### WORK TASK:
Among the lines below, which ones contain the word "implied"? Copy every such line.

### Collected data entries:
==> config.mk <==
export PLATFORM = sky130hd
export DESIGN_NAME = hydration_scheduler_flat
export DESIGN_NICKNAME = d
export VERILOG_FILES = /design/src/rtl/hydration_scheduler_if.sv /design/src/rtl/hydration_scheduler.sv /design/src/flat_wrapper.sv
export SDC_FILE = /design/constraint.sdc
export NUM_CORES = 1
export LEC_CHECK = 0
export CAP_MARGIN = 10
export CELL_PAD_IN_SITES_DETAIL_PLACEMENT = 0
export CELL_PAD_IN_SITES_GLOBAL_PLACEMENT = 1
export CORE_MARGIN = 3
export CORE_UTILIZATION = 38
export DETAILED_ROUTE_END_ITERATION = 10
export PLACE_DENSITY = 0.87
export SYNTH_ARGS = -nofsm -noshare
export SYNTH_HDL_FRONTEND = slang
export SYNTH_SLANG_ARGS = --single-unit
==> constraint.sdc <==
create_clock -name clk -period 3.7 [get_ports clk]
set_clock_uncertainty 0.15 [all_clocks]
set_input_delay 0.555 -clock clk [delete_from_list [all_inputs] [get_ports clk]]
set_output_delay 0.555 -clock clk [all_outputs]
set_load 0.005 [all_outputs]
==> src/rtl/hydration_scheduler_if.sv <==
// Signal bundle between the timer datapath / user buttons and the hydration reminder scheduler.
// master drives time, tick and button pulses; slave (the scheduler) drives the reminder outputs.
interface hydration_scheduler_if;
  logic       tick;
  logic       enable;
  logic [3:0] hMSD;
  logic [3:0] hLSD;
  logic [3:0] mMSD;
  logic [3:0] mLSD;
  logic [3:0] sMSD;
  logic [3:0] sLSD;
  logic       drink;
  logic       snooze;
  logic       remind;
  logic       blink;
  logic [3:0] drinkCount;
  logic       goalMet;
  logic [1:0] state;

  modport master (
    output tick, enable, hMSD, hLSD, mMSD, mLSD, sMSD, sLSD, drink, snooze,
    input  remind, blink, drinkCount, goalMet, state
  );

  modport slave (
    input  tick, enable, hMSD, hLSD, mMSD, mLSD, sMSD, sLSD, drink, snooze,
    output remind, blink, drinkCount, goalMet, state
  );
endinterface
<file path="src/rtl/softmax_exp_sched_pkg.sv">
// Shared types, widths and number-format helpers for the softmax exp scheduler.
package softmax_pkg;

    typedef enum logic [2:0] {
        IDLE  = 3'd0,
        LOAD  = 3'd1,
        ISSUE = 3'd2,
        DRAIN = 3'd3,
        SUM   = 3'd4
    } state_t;

    // Score format: sign-magnitude, [16] sign, [15:12] integer, [11:0] fraction.
    localparam int X_W   = 17;
    // Exp word: {position[4:0], mantissa[15:0]}.
    localparam int EXP_W = 21;
    // Two's complement working width; holds differences down to -20.0.
    localparam int TC_W  = 18;
    // -10.0 in sign-magnitude: floor applied to max-subtracted scores.
    localparam logic [X_W-1:0] SAT_NEG = 17'h1A000;

    // Sign-magnitude to two's complement; -0 decodes to 0.
    function automatic logic signed [TC_W-1:0] sm_to_tc(input logic [X_W-1:0] x);
        logic signed [TC_W-1:0] mag;
        mag = $signed({2'b00, x[15:0]});
        return x[16] ? -mag : mag;
    endfunction

    // Two's complement to sign-magnitude; magnitude clipped to 16 bits.
    function automatic logic [X_W-1:0] tc_to_sm(input logic signed [TC_W-1:0] v);
        logic signed [TC_W-1:0] mag;
        mag = v[TC_W-1] ? -v : v;
        if (mag[TC_W-1:16] != 2'b00) begin
            return {v[TC_W-1], 16'hFFFF};
        end
        return {v[TC_W-1], mag[15:0]};
    endfunction

    // Linearise an exp word: mantissa scaled by its position; tiny values vanish.
    function automatic logic [15:0] exp_lin(input logic [EXP_W-1:0] w);
        logic [4:0] pos;
        pos = w[20:16];
        if (pos <= 5'd16) begin
            return w[15:0] >> (5'd16 - pos);
        end
        return 16'd0;
    endfunction

endpackage

</file>
<file path="src/rtl/softmax_exp_sched_exp.sv">
// Approximate exp for non-positive arguments: exp(-m) = 2^-(n+f) ~ (1 - f/2) * 2^-n,
// where n+f = m*log2(e). Purely combinational.
module softmax_exp_sched_exp
    import softmax_pkg::*;
(
    input  logic [X_W-1:0]   i_x,
    output logic [EXP_W-1:0] o_word
);

    // log2(e) in Q1.15.
    localparam logic [15:0] LOG2E = 16'hB8AB;

    logic [31:0] w_prod;
    logic [15:0] w_t;
    logic [3:0]  w_n;
    logic [11:0] w_f;
    logic [15:0] w_mant;
    logic [4:0]  w_pos;
    logic        w_unused;

    // Magnitude (Q4.12) times log2(e) (Q1.15), truncated back to Q4.12.
    assign w_prod = 32'(i_x[15:0]) * 32'(LOG2E);
    assign w_t    = w_prod[30:15];
    assign w_n    = w_t[15:12];
    assign w_f    = w_t[11:0];

    // Mantissa is 1 - f/2 in Q1.15, always in (0.5, 1.0].
    assign w_mant = 16'h8000 - {2'b00, w_f, 2'b00};
    assign w_pos  = 5'd16 - {1'b0, w_n};
    assign o_word = {w_pos, w_mant};

    // Sign is known negative (or zero) and low product bits are truncated.
    assign w_unused = ^{i_x[16], w_prod[31], w_prod[14:0]};

endmodule

</file>
<file path="src/rtl/softmax_exp_sched.sv">
// Buffers one softmax vector, tracks its maximum, then streams max-subtracted
// scores through a shared exp unit and reports the linearised exp sum.
module softmax_exp_sched
    import softmax_pkg::*;
#(
    parameter int MAX_LEN = 16,
    parameter int SUM_W   = 17 + $clog2(MAX_LEN)
)(
    input  logic             clk,
    input  logic             rst_n,
    input  logic             in_valid,
    output logic             in_ready,
    input  logic [X_W-1:0]   in_data,
    input  logic             in_last,
    output logic             out_valid,
    input  logic             out_ready,
    output logic [EXP_W-1:0] out_data,
    output logic             out_last,
    output logic             sum_valid,
    output logic [SUM_W-1:0] sum_data,
    output logic             busy,
    output logic             err_len
);

    localparam int IDX_W = $clog2(MAX_LEN);
    localparam int CNT_W = IDX_W + 1;
    localparam logic [CNT_W-1:0] ONE       = CNT_W'(1);
    localparam logic [CNT_W-1:0] LAST_SLOT = CNT_W'(MAX_LEN - 1);
    localparam logic signed [TC_W-1:0] SAT_TC = sm_to_tc(SAT_NEG);

    // Clip a max-subtracted score into [-10.0, 0] and re-encode it.
    function automatic logic [X_W-1:0] sat_diff(input logic signed [TC_W-1:0] d);
        if (d < SAT_TC) begin
            return SAT_NEG;
        end
        if (!d[TC_W-1]) begin
            return '0;
        end
        return tc_to_sm(d);
    endfunction

    // Saturating accumulate of one linearised exp word.
    function automatic logic [SUM_W-1:0] sat_acc(input logic [SUM_W-1:0] a,
                                                 input logic [15:0]      b);
        logic [SUM_W:0] s;
        s = {1'b0, a} + {{(SUM_W-15){1'b0}}, b};
        return s[SUM_W] ? '1 : s[SUM_W-1:0];
    endfunction

    state_t                 r_state, w_next;
    logic [X_W-1:0]         r_buf [MAX_LEN];
    logic [CNT_W-1:0]       r_cnt, r_len, r_idx;
    logic signed [TC_W-1:0] r_max;
    logic [SUM_W-1:0]       r_acc, r_sum;
    logic                   r_err;

    logic [X_W-1:0]         r_d_p1;
    logic                   r_vld_p1, r_last_p1;
    logic [EXP_W-1:0]       r_word_p2;
    logic                   r_vld_p2, r_last_p2;

    logic signed [TC_W-1:0] w_score, w_diff;
    logic [EXP_W-1:0]       w_exp_word;
    logic [SUM_W-1:0]       w_acc_nxt;
    logic                   w_in_hs, w_adv, w_issue, w_issue_last, w_out_hs, w_ovf;

    assign w_score      = sm_to_tc(in_data);
    assign w_in_hs      = in_valid & in_ready;
    // A waiting output word freezes the whole issue pipe.
    assign w_adv        = ~(r_vld_p2 & ~out_ready);
    assign w_issue      = (r_state == ISSUE) & w_adv;
    assign w_issue_last = w_issue & (r_idx == r_len - ONE);
    assign w_out_hs     = r_vld_p2 & out_ready;
    assign w_ovf        = (r_state == LOAD) & w_in_hs & ~in_last & (r_cnt == LAST_SLOT);
    assign w_diff       = sm_to_tc(r_buf[r_idx[IDX_W-1:0]]) - r_max;
    assign w_acc_nxt    = sat_acc(r_acc, exp_lin(r_word_p2));

    assign in_ready  = (r_state == IDLE) | (r_state == LOAD);
    assign busy      = (r_state != IDLE);
    assign sum_valid = (r_state == SUM);
    assign out_valid = r_vld_p2;
    assign out_data  = r_word_p2;
    assign out_last  = r_last_p2;
    assign sum_data  = r_sum;
    assign err_len   = r_err;

    // Next-state decode for the vector sequencer.
    always_comb begin
        w_next = r_state;
        case (r_state)
            IDLE:    if (in_valid) w_next = in_last ? ISSUE : LOAD;
            LOAD:    if (in_valid && (in_last || r_cnt == LAST_SLOT)) w_next = ISSUE;
            ISSUE:   if (w_issue_last) w_next = DRAIN;
            DRAIN:   if (w_out_hs && r_last_p2) w_next = SUM;
            SUM:     w_next = IDLE;
            default: w_next = IDLE;
        endcase
    end

    // Sequencer state register.
    always_ff @(posedge clk or negedge rst_n) begin
        if (!rst_n) begin
            r_state <= IDLE;
        end else begin
            r_state <= w_next;
        end
    end

    // Load counter, running maximum, vector length, issue index and length error.
    always_ff @(posedge clk or negedge rst_n) begin
        if (!rst_n) begin
            r_cnt <= '0;
            r_len <= '0;
            r_idx <= '0;
            r_max <= '0;
            r_err <= 1'b0;
        end else begin
            case (r_state)
                IDLE: begin
                    r_idx <= '0;
                    if (w_in_hs) begin
                        r_cnt <= ONE;
                        r_len <= ONE;
                        r_max <= w_score;
                    end
                end
                LOAD: begin
                    if (w_in_hs) begin
                        r_cnt <= r_cnt + ONE;
                        if (w_score > r_max) r_max <= w_score;
                        if (in_last || r_cnt == LAST_SLOT) r_len <= r_cnt + ONE;
                        if (w_ovf) r_err <= 1'b1;
                    end
                end
                ISSUE: begin
                    if (w_issue) r_idx <= r_idx + ONE;
                end
                SUM: begin
                    r_cnt <= '0;
                    r_max <= '0;
                    r_idx <= '0;
                end
                default: ;
            endcase
        end
    end

    // Valid and last flags travelling with the S1/S2 data.
    always_ff @(posedge clk or negedge rst_n) begin
        if (!rst_n) begin
            r_vld_p1  <= 1'b0;
            r_last_p1 <= 1'b0;
            r_vld_p2  <= 1'b0;
            r_last_p2 <= 1'b0;
        end else if (w_adv) begin
            // S1: issued element enters
            r_vld_p1  <= w_issue;
            r_last_p1 <= w_issue_last;
            // S2: exp word presented downstream
            r_vld_p2  <= r_vld_p1;
            r_last_p2 <= r_last_p1;
        end
    end

    // Score buffer and pipeline data registers; contents qualified by the flags above.
    always_ff @(posedge clk) begin
        if (w_in_hs) r_buf[r_cnt[IDX_W-1:0]] <= in_data;
        // S1: max-subtracted, clipped, sign-magnitude
        if (w_issue) r_d_p1 <= sat_diff(w_diff);
        // S2: exp unit result
        if (w_adv) r_word_p2 <= w_exp_word;
    end

    // Exp sum accumulator and the per-vector sum presented downstream.
    always_ff @(posedge clk or negedge rst_n) begin
        if (!rst_n) begin
            r_acc <= '0;
            r_sum <= '0;
        end else if (w_out_hs) begin
            r_acc <= w_acc_nxt;
            if (r_last_p2) r_sum <= w_acc_nxt;
        end else if (r_state == SUM) begin
            r_acc <= '0;
        end
    end

    softmax_exp_sched_exp u_exp (
        .i_x    (r_d_p1),
        .o_word (w_exp_word)
    );

endmodule

</file>
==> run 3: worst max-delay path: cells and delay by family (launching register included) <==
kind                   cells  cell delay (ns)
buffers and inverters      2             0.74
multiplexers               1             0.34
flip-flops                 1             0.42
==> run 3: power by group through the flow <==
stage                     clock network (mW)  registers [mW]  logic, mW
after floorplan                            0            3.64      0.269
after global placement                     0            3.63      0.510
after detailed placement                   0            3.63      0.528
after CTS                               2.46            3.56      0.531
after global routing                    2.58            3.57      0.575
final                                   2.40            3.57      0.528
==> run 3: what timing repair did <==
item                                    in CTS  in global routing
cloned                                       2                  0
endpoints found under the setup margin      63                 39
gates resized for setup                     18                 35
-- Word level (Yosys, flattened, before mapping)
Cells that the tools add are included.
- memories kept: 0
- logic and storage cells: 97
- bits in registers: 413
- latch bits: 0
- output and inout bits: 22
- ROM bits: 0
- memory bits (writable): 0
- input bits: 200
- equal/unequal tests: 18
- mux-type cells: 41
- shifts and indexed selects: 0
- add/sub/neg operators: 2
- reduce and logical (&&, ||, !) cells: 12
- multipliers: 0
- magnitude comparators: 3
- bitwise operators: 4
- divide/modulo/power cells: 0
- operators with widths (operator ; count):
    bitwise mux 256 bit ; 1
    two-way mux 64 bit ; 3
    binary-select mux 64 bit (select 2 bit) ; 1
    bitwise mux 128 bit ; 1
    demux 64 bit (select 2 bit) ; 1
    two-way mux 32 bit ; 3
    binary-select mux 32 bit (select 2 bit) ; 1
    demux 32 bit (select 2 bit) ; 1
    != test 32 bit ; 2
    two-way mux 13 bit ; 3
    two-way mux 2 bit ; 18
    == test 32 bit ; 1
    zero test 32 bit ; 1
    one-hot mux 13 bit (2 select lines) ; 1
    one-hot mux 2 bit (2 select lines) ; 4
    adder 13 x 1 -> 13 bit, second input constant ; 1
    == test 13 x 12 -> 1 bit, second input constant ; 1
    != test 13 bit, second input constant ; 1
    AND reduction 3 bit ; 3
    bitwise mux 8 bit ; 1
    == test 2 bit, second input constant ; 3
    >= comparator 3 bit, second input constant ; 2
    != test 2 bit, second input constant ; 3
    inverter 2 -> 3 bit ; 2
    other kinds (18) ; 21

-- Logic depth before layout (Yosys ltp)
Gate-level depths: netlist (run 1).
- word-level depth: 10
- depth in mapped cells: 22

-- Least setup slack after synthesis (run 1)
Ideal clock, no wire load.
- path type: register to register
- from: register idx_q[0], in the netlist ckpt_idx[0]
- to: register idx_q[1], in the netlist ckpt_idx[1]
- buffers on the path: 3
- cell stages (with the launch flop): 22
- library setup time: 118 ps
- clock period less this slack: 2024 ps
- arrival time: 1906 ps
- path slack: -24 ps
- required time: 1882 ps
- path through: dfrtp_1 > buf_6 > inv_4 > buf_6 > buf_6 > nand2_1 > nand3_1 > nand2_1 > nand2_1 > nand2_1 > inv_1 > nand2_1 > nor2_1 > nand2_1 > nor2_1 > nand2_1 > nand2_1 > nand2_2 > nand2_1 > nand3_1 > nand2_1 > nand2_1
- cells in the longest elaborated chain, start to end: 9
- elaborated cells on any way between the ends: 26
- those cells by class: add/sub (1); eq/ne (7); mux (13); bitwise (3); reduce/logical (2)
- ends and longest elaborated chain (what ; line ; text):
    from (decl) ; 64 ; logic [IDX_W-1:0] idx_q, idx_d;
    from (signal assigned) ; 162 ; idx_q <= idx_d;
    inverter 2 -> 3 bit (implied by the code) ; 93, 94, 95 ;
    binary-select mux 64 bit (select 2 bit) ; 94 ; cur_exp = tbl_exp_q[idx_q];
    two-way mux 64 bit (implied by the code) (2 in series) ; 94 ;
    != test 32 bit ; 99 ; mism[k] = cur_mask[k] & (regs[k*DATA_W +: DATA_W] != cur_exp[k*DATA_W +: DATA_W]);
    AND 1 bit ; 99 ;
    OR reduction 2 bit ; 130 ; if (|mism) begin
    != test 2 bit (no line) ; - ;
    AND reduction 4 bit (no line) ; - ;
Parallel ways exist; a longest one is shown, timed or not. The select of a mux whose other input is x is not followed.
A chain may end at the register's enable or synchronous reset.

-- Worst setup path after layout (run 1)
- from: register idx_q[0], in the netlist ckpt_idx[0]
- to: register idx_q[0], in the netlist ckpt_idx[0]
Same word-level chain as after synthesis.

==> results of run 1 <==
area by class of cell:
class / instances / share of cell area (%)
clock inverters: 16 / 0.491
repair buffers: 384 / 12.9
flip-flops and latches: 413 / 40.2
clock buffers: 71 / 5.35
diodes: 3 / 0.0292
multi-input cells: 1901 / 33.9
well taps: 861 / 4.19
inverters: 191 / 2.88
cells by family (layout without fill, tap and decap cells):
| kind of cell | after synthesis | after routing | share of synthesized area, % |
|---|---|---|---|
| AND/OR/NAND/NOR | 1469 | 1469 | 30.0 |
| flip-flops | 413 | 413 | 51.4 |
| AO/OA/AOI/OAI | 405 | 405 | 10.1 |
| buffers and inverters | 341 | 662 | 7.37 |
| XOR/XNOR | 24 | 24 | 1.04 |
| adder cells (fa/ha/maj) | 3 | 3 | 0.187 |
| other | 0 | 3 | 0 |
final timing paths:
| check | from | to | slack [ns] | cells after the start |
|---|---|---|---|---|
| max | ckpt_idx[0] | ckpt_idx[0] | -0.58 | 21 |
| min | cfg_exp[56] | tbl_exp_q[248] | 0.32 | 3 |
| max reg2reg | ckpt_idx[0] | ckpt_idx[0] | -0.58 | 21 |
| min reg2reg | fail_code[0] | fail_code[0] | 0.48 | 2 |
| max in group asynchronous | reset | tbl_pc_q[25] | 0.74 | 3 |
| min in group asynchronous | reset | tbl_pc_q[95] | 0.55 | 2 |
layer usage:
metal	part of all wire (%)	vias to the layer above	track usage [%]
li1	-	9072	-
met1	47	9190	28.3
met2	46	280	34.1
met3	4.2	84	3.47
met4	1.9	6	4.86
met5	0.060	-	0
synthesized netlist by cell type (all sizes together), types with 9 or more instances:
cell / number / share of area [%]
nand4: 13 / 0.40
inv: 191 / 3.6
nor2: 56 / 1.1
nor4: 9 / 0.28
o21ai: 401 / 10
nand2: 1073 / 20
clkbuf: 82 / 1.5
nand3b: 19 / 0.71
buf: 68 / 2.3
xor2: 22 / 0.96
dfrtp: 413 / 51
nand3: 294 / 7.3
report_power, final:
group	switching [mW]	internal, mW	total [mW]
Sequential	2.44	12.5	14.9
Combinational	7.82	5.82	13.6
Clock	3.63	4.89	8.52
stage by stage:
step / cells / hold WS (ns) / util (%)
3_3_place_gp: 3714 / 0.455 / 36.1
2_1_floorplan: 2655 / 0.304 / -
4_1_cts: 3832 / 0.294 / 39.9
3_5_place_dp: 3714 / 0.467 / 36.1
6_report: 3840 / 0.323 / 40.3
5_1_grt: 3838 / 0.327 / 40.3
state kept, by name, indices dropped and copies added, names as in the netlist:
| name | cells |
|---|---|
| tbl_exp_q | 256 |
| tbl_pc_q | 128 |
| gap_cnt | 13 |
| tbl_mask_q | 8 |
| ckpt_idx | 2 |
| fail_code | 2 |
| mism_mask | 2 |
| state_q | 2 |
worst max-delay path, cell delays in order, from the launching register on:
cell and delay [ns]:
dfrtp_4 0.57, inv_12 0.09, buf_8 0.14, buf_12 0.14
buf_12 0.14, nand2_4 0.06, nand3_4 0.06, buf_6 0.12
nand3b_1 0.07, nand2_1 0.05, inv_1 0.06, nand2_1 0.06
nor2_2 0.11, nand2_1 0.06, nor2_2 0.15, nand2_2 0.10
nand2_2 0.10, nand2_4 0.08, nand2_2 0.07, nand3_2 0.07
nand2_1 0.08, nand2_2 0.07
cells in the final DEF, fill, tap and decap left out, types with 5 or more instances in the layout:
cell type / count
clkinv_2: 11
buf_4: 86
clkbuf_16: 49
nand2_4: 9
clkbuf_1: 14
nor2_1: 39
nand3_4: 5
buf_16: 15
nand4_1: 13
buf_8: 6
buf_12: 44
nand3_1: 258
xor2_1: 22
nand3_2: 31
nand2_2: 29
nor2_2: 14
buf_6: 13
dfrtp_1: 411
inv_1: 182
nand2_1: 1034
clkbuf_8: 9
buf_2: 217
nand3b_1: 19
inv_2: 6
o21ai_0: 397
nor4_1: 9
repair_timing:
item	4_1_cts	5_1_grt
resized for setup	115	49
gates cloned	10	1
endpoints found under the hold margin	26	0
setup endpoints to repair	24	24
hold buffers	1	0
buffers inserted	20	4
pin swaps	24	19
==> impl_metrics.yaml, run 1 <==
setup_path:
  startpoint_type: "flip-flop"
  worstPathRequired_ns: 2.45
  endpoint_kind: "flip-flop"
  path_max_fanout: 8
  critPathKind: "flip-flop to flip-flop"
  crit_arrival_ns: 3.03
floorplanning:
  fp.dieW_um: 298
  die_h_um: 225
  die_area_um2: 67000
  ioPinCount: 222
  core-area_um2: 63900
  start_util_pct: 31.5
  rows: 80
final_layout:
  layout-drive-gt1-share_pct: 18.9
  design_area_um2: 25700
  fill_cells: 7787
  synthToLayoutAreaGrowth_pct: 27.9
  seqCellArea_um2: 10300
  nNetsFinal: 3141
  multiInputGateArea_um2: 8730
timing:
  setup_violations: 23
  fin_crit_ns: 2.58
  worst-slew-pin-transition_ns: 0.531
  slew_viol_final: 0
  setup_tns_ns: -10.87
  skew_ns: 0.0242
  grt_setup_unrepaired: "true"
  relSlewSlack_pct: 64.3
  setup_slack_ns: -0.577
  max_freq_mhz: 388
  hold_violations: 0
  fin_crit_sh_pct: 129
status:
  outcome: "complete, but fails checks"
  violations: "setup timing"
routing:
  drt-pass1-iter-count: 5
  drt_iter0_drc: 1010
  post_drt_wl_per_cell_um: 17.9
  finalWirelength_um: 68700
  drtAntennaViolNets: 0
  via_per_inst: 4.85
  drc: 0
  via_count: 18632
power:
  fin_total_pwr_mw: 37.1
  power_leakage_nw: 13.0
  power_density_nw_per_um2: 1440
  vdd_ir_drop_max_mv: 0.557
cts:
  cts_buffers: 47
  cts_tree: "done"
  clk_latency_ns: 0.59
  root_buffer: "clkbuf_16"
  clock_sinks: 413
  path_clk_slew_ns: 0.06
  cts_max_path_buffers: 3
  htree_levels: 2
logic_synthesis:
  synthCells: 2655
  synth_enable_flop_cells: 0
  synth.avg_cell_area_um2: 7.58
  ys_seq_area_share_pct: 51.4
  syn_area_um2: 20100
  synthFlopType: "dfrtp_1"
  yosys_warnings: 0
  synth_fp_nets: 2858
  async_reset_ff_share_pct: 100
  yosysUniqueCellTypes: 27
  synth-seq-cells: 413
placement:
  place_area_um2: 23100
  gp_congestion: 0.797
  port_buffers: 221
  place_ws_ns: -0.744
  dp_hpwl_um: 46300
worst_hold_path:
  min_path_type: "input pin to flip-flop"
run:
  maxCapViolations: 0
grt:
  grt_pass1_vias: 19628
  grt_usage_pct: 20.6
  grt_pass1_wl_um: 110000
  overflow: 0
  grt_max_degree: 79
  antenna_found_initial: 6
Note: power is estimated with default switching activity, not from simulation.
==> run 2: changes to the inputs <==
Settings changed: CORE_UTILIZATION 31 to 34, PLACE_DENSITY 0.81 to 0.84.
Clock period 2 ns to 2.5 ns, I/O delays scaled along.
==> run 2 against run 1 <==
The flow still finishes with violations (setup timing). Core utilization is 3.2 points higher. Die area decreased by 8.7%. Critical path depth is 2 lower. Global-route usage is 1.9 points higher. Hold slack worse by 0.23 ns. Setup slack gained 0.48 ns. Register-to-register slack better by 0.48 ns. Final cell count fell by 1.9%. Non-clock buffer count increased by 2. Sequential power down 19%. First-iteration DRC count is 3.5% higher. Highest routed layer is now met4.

### ANSWER FOR THE TASK:
    inverter 2 -> 3 bit (implied by the code) ; 93, 94, 95 ;
    two-way mux 64 bit (implied by the code) (2 in series) ; 94 ;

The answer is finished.